Code generation tools driven by artificial intelligence have recently become more popular due to advancements in deep learning and natural language processing that have increased their capabilities. The proliferation of these tools may be a double-edged sword because while they can increase developer productivity by making it easier to write code, research has shown that they can also generate insecure code. In this paper, we perform a user-centered evaluation GitHub's Copilot to better understand its strengths and weaknesses with respect to code security. We conduct a user study where participants solve programming problems (with and without Copilot assistance) that have potentially vulnerable solutions. The main goal of the user study is to determine how the use of Copilot affects participants' security performance. In our set of participants (n=25), we find that access to Copilot accompanies a more secure solution when tackling harder problems. For the easier problem, we observe no effect of Copilot access on the security of solutions. We also observe no disproportionate impact of Copilot use on particular kinds of vulnerabilities. Our results indicate that there are potential security benefits to using Copilot, but more research is warranted on the effects of the use of code generation tools on technically complex problems with security requirements.

翻译：近年来，受深度学习与自然语言处理技术进步的推动，人工智能驱动的代码生成工具因其能力提升而日益普及。
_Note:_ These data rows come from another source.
This design comes from an exercise in tuning for small area on the open sky130 flow, not from production work. In this exercise RTL edits were held to simulation tests only and were not proved equivalent to the original.

== exp/indigo ==
==> flow/design.v <==
module aes_key_sched_ctrl #(
  parameter int NR = 10
) (
  input  logic         clk,
  input  logic         rst_n,
  input  logic         key_valid,
  output logic         key_ready,
  input  logic [127:0] key_in,
  output logic [31:0]  sw_out,
  input  logic [31:0]  sw_in,
  input  logic         rk_req,
  input  logic [3:0]   rk_idx,
  output logic         rk_valid,
  output logic [127:0] rk_data,
  output logic         rk_err,
  output logic         busy,
  output logic         keys_ready
);
  localparam int NL = 7;    
  logic         busy_q, ready_q;
  logic [3:0]   cnt;        
  logic [31:0]  e [0:NL-1];
  logic [31:0]  o [0:NL-1];
  logic         accept;
  logic [7:0]   rcon;
  logic [31:0]  w0, w1, w2, w3, t, sw_w;
  logic [3:0]   ridx;
  logic [2:0]   ph;
  logic [4:0]   sum;
  logic [2:0]   pa;
  logic         idx_ok, odd;
  logic [NL-1:0] ha, hb, hea, hoa;
  logic [127:0] rd;
  assign busy       = busy_q;
  assign keys_ready = ready_q;
  assign key_ready  = ~busy_q;
  assign accept     = key_valid & ~busy_q;
  assign w0 = key_in[127:96];
  assign w1 = key_in[95:64];
  assign w2 = key_in[63:32];
  assign w3 = key_in[31:0];
  always_comb begin
    rcon = '0;
    if (cnt < 4'd8) rcon[cnt[2:0]] = 1'b1;
    if (cnt == 4'd8) rcon = 8'h1b;
    if (cnt == 4'd9) rcon = 8'h36;
  end
  assign t = sw_in ^ {rcon, 24'h0};
  assign sw_w   = cnt[0] ? e[NL-1] : o[NL-1];
  assign sw_out = {sw_w[23:0], sw_w[31:24]};
  always_comb begin
    ridx   = rk_idx;
    idx_ok = (ridx <= 4'(NR));
    odd    = ridx[0];
    ph     = (cnt <= 4'd6) ? 3'(4'd6 - cnt) : 3'(4'd13 - cnt);
    sum    = {2'b00, ph} + {1'b0, ridx};
    pa     = (sum >= 5'd14) ? 3'(sum - 5'd14) : (sum >= 5'd7) ? 3'(sum - 5'd7) : sum[2:0];
    for (int i = 0; i < NL; i++) begin
      ha[i] = idx_ok && pa == 3'(i);
      hb[i] = idx_ok && pa == 3'((i + 1) % NL);
    end
    hea = odd ? ha : hb;
    hoa = odd ? hb : ha;
  end
  aes_ks_window u_window (
    .e   ({e[6], e[5], e[4], e[3], e[2], e[1], e[0]}),
    .o   ({o[6], o[5], o[4], o[3], o[2], o[1], o[0]}),
    .hea (hea),
    .hoa (hoa),
    .odd (odd),
    .rd  (rd)
  );
  always_ff @(posedge clk) begin
    rk_data <= rd;
    for (int i = 0; i < NL - 1; i++) begin
      e[i] <= e[i + 1];
      o[i] <= o[i + 1];
    end
    e[NL-1] <= (busy_q && !cnt[0]) ? e[3] ^ t : e[0];
    o[NL-1] <= (busy_q &&  cnt[0]) ? o[3] ^ t : o[0];
    if (accept) begin
      e[3]    <= w0 ^ w1 ^ w2 ^ w3;   
      e[5]    <= w2 ^ w3;             
      o[4]    <= w1 ^ w3;             
      o[NL-1] <= w3;                  
      cnt     <= 4'd0;
    end else begin
      cnt <= (cnt == 4'd13) ? 4'd0 : cnt + 4'd1;
    end
  end
  always_ff @(posedge clk or negedge rst_n) begin
    if (!rst_n) begin
      busy_q   <= 1'b0;
      ready_q  <= 1'b0;
      rk_valid <= 1'b0;
      rk_err   <= 1'b0;
    end else begin
      rk_valid <= ready_q & rk_req;
      rk_err   <= ready_q & rk_req & (rk_idx > 4'(NR));
      if (accept) begin
        busy_q  <= 1'b1;
        ready_q <= 1'b0;
      end else if (busy_q && cnt == 4'(NR - 1)) begin
        busy_q  <= 1'b0;
        ready_q <= 1'b1;
      end
    end
  end
endmodule
module aes_ks_window (
  input  logic [223:0] e,
  input  logic [223:0] o,
  input  logic [6:0]   hea,
  input  logic [6:0]   hoa,
  input  logic         odd,
  output logic [127:0] rd
);
  logic [31:0] ea, eb, oa, ob, pe, po;
  always_comb begin
    ea = '0; eb = '0; oa = '0; ob = '0;
    for (int i = 0; i < 7; i++) begin
      ea = ea | ({32{hea[i]}} & e[32 * i +: 32]);
      eb = eb | ({32{hea[i]}} & e[32 * ((i + 5) % 7) +: 32]);
      oa = oa | ({32{hoa[i]}} & o[32 * i +: 32]);
      ob = ob | ({32{hoa[i]}} & o[32 * ((i + 5) % 7) +: 32]);
    end
    pe = ea ^ eb;
    po = oa ^ ob;
    rd = {pe ^ po, odd ? pe : po, ea ^ oa, odd ? ea : oa};
  end
endmodule
==> flow/config.mk <==
export PLATFORM = sky130hd
export DESIGN_NAME = aes_key_sched_ctrl
export DESIGN_NICKNAME = aes_key_sched_ctrl
export VERILOG_FILES = /design/flow/design.v
export SDC_FILE = /design/flow/constraint.sdc
export NUM_CORES = 4
export LEC_CHECK = 0
export CAP_MARGIN = 20
export CORE_MARGIN = 2
export CORE_UTILIZATION = 65
export SLEW_MARGIN = 20
export SYNTH_HIERARCHICAL = 1
==> flow/constraint.sdc <==
create_clock -name core_clock -period 7.5 [get_ports {clk}]
set_input_delay 1.5000 -clock core_clock [delete_from_list [all_inputs] [get_ports {clk}]]
set_output_delay 1.5000 -clock core_clock [all_outputs]
set_load 0.01 [all_outputs]
standard.sh (not shown) runs the stock make flow with config.mk's settings and CLKGATE_MAP_FILE= SYNTH_SCRIPT=/design/flow/synth_recipe.tcl, a recipe that flattens the netlist after the stock synthesis.
==> flow/flow/run.sh <==
#!/bin/bash
# Standard ORFS layout (the standard.sh, standard synthesis unchanged) with
# two changes: port buffers use the smallest buffer, and the clock tree uses
# clkbuf_8 with sink clusters of at most 16 and no dummy loads.
set -euo pipefail
export BUFFER_PORTS_ARGS="-buffer_cell sky130_fd_sc_hd__buf_1"
export CTS_ARGS="-sink_clustering_enable -repair_clock_nets -dont_use_dummy_load -buf_list sky130_fd_sc_hd__clkbuf_8 -sink_clustering_size 16 -sink_clustering_max_diameter 60"
bash standard.sh > standard.log 2>&1
exp/indigo: PASS, flow complete, no timing, DRC or antenna violations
这类工具的普及可能是一把双刃剑：虽然它们通过简化代码编写流程能提升开发者工作效率，但研究表明它们也可能生成不安全的代码。本文通过用户中心的评估方法，探究GitHub Copilot在代码安全方面的优势与不足。我们开展了一项用户研究，要求参与者解决存在潜在漏洞的编程问题（分别在有/无Copilot辅助条件下进行）。该用户研究的主要目标是分析Copilot的使用如何影响参与者的安全表现。在25名参与者样本中，我们发现：当解决较复杂问题时，使用Copilot的参与者提交的代码更具安全性；而对于较简单问题，是否使用Copilot对解决方案的安全性无显著影响。此外，我们未观察到Copilot的使用对特定类型漏洞产生不成比例的影响。研究结果表明，使用Copilot可能带来安全收益，但关于代码生成工具在具有安全需求的技术复杂问题中的影响，仍需开展更深入的研究。